» Provided data:
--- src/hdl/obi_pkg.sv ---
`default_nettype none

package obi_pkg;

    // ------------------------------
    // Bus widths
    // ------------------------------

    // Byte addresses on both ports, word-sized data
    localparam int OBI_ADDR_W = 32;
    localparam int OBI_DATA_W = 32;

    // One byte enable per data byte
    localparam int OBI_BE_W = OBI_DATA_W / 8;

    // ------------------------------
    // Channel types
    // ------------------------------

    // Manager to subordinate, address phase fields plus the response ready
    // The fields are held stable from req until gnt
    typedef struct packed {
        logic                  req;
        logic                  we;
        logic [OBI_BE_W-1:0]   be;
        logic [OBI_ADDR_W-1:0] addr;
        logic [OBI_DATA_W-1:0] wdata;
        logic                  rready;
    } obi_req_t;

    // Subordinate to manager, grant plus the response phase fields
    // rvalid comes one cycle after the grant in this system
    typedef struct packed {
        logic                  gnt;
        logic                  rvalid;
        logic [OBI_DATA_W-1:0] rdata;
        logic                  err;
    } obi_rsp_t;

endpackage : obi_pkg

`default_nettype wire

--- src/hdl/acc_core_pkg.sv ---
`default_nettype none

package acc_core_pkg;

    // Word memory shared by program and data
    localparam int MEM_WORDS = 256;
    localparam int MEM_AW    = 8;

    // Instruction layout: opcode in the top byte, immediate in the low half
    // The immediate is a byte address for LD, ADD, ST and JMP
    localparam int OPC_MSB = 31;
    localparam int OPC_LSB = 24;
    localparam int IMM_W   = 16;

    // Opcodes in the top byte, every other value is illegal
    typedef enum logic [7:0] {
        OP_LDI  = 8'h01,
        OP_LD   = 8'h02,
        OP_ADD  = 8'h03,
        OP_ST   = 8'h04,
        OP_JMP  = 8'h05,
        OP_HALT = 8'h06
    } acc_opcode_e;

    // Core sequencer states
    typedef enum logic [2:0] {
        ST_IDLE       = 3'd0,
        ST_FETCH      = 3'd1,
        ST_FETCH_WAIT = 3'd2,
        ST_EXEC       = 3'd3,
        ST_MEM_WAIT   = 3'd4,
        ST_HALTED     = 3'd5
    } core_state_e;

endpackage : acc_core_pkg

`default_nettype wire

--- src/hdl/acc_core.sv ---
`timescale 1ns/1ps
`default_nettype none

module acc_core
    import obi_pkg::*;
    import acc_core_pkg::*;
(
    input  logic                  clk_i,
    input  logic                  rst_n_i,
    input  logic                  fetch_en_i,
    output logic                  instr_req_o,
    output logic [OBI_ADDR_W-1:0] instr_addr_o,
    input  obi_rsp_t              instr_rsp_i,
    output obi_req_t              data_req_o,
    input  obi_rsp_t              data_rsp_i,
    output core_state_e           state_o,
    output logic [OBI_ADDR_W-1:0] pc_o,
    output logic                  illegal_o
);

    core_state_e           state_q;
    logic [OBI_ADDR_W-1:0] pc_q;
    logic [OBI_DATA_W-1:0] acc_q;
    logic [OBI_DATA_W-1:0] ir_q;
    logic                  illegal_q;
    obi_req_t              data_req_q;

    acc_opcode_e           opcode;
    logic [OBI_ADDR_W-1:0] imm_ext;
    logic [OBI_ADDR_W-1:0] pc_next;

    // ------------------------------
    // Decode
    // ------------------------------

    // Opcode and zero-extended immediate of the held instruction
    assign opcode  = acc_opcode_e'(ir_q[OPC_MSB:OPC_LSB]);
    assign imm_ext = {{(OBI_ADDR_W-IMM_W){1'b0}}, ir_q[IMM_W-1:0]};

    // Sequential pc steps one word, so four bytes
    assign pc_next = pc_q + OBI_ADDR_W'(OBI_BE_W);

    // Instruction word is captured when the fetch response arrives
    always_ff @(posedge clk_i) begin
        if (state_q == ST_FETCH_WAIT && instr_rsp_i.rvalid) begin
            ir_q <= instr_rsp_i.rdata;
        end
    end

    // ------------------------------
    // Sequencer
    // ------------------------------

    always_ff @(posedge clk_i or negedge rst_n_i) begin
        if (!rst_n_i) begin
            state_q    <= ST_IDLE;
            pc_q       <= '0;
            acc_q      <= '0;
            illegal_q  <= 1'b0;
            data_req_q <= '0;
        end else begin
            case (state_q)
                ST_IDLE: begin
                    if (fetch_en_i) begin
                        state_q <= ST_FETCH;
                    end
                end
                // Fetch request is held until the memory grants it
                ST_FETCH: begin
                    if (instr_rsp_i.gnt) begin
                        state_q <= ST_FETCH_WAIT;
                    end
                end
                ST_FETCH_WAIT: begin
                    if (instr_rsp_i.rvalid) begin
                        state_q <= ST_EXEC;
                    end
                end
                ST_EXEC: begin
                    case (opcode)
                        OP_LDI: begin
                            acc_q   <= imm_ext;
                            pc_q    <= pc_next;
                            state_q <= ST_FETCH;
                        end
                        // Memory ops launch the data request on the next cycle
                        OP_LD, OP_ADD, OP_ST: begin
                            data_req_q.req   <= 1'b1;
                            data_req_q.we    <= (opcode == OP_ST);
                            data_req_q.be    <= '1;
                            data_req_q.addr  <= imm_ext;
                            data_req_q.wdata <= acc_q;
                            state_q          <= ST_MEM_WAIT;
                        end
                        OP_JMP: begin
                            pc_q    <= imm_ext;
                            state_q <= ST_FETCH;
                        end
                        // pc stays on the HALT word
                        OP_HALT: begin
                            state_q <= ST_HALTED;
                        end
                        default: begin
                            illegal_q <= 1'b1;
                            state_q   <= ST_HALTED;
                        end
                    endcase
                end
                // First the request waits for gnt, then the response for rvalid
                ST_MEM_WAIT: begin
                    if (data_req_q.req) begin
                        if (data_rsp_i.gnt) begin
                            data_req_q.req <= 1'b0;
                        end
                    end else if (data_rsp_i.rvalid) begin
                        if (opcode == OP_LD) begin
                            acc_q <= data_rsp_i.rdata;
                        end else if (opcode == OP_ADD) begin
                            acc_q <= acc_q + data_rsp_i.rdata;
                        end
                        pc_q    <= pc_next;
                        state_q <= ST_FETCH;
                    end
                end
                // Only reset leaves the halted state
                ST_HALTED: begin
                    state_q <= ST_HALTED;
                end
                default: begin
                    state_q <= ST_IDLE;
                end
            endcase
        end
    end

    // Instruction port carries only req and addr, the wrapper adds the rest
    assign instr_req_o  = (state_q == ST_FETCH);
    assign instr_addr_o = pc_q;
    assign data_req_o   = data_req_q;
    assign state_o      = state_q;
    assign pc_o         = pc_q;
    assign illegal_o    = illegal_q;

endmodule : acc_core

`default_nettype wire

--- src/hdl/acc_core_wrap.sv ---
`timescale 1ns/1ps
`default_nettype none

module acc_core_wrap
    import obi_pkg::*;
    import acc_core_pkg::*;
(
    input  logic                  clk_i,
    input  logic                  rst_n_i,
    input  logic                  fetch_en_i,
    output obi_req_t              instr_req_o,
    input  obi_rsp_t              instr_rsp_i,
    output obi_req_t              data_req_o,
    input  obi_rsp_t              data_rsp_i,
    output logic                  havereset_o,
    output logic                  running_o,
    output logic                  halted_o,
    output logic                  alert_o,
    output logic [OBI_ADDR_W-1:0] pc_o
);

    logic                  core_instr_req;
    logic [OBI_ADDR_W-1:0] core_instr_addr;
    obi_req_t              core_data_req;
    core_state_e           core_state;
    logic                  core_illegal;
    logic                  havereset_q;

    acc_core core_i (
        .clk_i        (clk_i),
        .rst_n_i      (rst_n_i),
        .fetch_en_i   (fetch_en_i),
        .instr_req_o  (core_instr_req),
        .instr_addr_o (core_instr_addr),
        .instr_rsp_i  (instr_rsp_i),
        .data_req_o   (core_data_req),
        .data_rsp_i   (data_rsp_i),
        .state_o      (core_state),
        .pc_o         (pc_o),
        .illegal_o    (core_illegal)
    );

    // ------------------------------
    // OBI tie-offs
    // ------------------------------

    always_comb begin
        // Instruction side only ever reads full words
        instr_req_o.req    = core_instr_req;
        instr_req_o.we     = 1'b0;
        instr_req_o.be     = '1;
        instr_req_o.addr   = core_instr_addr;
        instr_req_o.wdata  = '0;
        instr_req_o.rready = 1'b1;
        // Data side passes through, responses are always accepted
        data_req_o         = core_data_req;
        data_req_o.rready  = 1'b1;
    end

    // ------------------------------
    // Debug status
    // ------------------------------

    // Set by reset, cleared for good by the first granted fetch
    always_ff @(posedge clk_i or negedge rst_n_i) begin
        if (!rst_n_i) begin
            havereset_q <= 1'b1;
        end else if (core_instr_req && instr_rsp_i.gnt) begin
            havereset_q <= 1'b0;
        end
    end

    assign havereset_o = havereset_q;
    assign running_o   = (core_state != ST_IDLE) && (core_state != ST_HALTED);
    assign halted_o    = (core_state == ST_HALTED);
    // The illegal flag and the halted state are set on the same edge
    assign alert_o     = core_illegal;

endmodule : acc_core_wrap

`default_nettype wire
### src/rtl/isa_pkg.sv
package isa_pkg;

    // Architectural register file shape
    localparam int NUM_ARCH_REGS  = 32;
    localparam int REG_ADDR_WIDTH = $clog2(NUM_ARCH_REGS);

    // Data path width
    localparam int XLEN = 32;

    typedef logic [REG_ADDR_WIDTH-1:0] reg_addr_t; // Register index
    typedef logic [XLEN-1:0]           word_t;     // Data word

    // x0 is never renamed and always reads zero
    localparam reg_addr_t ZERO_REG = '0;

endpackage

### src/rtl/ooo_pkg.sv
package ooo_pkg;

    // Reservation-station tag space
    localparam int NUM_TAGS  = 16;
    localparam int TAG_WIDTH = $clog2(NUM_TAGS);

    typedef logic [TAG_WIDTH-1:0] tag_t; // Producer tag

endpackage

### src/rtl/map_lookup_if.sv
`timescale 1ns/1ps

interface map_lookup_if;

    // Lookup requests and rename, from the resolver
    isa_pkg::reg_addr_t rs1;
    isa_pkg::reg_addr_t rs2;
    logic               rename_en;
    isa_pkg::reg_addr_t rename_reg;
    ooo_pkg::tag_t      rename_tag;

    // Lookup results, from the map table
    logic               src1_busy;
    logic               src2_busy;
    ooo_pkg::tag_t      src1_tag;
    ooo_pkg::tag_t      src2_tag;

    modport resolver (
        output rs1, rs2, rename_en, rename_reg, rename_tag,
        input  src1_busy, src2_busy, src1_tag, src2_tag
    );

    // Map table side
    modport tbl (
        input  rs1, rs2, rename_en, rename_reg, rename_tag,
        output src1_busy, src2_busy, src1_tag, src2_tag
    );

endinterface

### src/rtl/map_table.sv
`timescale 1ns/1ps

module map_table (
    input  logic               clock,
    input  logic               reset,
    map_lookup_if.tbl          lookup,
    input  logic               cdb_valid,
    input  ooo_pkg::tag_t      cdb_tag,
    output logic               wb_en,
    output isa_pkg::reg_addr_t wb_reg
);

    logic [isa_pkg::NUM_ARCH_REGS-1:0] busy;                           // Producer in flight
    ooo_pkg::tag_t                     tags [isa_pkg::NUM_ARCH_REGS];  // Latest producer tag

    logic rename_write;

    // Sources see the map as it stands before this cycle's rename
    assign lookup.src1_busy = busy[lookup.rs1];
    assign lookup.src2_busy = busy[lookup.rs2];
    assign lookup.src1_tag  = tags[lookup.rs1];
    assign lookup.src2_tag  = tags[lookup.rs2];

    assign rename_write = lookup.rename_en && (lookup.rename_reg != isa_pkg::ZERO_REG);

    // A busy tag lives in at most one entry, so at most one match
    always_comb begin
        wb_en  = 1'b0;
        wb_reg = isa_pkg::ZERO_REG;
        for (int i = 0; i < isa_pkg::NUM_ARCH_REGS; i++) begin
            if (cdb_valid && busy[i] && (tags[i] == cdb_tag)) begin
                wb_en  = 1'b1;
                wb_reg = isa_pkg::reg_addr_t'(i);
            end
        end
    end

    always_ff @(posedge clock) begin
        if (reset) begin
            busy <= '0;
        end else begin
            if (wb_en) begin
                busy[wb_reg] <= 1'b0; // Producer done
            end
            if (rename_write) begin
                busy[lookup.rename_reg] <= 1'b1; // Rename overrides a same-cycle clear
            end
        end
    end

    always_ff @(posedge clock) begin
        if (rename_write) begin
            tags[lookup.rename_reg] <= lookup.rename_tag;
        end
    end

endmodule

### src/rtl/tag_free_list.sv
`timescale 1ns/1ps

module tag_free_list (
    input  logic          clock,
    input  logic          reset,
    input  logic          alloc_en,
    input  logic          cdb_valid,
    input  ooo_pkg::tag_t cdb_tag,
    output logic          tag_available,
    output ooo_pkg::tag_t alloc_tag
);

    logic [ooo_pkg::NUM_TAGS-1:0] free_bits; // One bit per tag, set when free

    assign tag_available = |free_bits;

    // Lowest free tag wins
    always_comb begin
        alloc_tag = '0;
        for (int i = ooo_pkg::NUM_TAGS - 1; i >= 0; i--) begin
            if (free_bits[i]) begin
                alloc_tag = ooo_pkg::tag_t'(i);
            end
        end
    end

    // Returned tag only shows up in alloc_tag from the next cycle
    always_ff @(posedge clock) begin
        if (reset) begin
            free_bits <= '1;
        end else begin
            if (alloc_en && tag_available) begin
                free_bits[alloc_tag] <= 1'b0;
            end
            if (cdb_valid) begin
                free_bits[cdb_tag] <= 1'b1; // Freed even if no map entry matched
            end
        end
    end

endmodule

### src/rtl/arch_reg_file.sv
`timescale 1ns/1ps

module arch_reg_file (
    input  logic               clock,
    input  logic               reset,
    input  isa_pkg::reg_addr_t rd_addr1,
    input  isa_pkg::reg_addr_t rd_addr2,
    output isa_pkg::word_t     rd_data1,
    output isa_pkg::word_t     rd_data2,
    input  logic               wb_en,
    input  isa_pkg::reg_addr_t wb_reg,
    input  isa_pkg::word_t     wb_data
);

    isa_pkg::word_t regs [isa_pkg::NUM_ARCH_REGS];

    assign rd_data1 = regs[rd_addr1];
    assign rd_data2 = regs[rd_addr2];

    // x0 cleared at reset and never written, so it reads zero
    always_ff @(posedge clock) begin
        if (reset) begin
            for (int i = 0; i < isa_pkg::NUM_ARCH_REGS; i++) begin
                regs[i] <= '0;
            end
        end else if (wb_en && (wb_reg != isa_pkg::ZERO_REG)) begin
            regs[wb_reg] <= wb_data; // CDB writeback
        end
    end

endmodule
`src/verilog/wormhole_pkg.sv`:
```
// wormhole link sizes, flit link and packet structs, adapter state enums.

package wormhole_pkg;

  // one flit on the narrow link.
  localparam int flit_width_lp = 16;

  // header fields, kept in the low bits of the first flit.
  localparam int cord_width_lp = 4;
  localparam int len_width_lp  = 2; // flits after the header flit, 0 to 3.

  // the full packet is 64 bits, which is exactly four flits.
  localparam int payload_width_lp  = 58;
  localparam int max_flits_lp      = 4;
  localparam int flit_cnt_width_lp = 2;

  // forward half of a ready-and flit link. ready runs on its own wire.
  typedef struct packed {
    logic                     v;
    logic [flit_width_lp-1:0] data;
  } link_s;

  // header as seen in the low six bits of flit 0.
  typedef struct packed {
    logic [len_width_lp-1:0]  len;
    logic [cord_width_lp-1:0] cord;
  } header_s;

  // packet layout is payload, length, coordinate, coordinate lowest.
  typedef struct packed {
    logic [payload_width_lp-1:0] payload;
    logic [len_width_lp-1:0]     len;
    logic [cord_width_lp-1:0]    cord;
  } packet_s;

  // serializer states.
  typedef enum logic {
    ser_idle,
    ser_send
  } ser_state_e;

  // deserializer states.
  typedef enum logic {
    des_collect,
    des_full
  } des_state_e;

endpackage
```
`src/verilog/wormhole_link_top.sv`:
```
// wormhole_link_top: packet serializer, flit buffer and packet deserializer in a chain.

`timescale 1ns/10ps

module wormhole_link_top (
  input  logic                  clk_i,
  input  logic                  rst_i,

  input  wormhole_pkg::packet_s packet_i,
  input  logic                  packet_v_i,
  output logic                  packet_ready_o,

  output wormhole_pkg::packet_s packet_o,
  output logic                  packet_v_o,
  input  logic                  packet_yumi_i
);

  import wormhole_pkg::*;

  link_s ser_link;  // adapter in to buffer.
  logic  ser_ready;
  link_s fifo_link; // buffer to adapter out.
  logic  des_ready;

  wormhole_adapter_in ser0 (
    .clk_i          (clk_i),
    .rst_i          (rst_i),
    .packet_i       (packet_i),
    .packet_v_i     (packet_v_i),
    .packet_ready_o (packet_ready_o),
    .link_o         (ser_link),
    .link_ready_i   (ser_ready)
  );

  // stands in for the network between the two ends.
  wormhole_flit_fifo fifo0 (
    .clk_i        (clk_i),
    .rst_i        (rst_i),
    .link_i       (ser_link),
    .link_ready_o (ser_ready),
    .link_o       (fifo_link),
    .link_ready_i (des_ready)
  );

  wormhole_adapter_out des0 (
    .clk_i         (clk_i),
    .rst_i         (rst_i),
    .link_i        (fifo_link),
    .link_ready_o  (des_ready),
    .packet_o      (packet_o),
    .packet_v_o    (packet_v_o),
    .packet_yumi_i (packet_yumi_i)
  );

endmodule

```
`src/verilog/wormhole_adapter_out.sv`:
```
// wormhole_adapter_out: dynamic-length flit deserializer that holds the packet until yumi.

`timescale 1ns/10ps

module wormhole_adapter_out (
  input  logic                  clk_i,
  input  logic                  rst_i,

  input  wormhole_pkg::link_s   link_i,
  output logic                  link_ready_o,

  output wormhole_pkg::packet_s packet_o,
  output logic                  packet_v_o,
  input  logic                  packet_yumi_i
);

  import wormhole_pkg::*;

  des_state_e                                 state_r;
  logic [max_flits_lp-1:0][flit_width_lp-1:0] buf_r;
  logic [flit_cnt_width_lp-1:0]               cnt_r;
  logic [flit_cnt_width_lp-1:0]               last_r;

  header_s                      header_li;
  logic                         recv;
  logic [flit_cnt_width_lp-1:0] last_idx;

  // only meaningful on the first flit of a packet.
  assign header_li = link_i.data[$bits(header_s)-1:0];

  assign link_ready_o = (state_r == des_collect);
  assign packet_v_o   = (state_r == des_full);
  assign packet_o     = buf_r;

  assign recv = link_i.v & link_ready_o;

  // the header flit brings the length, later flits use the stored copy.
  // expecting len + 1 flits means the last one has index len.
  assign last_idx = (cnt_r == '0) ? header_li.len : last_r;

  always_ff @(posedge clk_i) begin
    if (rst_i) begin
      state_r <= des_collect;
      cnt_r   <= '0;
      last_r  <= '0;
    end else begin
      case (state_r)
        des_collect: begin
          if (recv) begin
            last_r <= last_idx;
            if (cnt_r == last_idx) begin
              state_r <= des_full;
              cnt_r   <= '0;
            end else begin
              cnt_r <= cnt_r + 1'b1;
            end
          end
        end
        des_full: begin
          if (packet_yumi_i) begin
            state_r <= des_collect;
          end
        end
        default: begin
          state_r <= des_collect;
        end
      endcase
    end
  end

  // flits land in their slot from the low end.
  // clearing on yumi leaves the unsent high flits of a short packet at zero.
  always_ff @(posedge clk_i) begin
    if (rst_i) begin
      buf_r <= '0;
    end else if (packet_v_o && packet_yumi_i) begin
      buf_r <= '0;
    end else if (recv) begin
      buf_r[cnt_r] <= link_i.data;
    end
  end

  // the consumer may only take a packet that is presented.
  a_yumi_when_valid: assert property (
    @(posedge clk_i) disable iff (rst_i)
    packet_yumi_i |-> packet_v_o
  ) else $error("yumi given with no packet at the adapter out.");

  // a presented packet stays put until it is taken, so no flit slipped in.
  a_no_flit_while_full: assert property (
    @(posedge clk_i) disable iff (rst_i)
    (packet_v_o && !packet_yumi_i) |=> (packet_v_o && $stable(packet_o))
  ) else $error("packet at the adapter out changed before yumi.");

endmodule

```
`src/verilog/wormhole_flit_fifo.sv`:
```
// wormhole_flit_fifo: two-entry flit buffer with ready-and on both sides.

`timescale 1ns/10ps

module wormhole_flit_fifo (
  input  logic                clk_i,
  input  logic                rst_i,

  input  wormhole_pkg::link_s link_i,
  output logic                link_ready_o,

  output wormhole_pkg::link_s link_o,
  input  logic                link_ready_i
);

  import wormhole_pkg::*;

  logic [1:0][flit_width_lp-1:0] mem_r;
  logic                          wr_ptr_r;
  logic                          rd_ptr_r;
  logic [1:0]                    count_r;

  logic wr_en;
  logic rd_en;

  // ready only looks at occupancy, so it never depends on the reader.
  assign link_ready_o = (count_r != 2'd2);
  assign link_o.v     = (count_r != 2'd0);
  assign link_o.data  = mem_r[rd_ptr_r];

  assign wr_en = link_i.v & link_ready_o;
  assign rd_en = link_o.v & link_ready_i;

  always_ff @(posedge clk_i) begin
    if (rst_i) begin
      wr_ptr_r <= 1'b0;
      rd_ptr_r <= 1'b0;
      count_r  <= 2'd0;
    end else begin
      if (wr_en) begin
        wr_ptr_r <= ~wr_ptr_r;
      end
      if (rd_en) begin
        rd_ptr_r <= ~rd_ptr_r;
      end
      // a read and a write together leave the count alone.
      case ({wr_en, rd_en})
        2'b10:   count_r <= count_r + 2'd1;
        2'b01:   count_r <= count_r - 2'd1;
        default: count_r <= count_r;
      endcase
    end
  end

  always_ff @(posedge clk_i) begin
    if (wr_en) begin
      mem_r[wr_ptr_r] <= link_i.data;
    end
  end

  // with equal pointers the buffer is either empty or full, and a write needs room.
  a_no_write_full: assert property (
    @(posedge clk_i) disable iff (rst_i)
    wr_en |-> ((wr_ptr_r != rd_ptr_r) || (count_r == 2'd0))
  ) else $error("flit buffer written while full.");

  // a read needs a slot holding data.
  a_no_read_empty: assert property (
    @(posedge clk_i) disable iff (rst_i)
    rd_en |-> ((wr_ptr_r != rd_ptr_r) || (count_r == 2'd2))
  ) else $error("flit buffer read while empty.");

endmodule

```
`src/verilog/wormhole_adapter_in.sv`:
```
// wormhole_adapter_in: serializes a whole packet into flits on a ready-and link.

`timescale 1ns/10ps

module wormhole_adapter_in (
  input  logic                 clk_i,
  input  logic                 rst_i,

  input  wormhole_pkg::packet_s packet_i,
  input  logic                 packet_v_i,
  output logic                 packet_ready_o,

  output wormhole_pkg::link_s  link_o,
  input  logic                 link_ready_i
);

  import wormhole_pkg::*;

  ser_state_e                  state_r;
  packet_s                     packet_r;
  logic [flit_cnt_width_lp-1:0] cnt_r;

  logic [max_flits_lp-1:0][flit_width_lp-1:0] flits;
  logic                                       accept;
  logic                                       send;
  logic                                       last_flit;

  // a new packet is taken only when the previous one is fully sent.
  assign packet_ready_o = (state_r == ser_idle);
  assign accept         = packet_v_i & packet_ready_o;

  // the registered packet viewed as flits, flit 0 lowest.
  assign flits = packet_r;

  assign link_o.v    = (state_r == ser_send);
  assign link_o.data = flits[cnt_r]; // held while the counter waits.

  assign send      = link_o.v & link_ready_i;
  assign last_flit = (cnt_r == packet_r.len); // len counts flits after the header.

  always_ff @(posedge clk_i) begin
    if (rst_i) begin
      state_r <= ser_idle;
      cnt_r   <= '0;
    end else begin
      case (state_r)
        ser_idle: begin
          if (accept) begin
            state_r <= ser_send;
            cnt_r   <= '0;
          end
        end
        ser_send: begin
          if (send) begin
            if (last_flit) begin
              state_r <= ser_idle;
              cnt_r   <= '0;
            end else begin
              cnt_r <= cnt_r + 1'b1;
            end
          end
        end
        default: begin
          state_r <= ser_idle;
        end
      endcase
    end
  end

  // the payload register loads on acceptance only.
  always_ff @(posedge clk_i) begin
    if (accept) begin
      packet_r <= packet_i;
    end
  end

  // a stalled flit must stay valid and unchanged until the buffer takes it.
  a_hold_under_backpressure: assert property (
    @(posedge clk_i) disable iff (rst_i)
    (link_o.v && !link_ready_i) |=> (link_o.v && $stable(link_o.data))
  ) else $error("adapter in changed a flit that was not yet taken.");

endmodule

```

» Exercise details: Return every line from the records above that holds the word "both".

» Result of the task:
    // Byte addresses on both ports, word-sized data
// wormhole_flit_fifo: two-entry flit buffer with ready-and on both sides.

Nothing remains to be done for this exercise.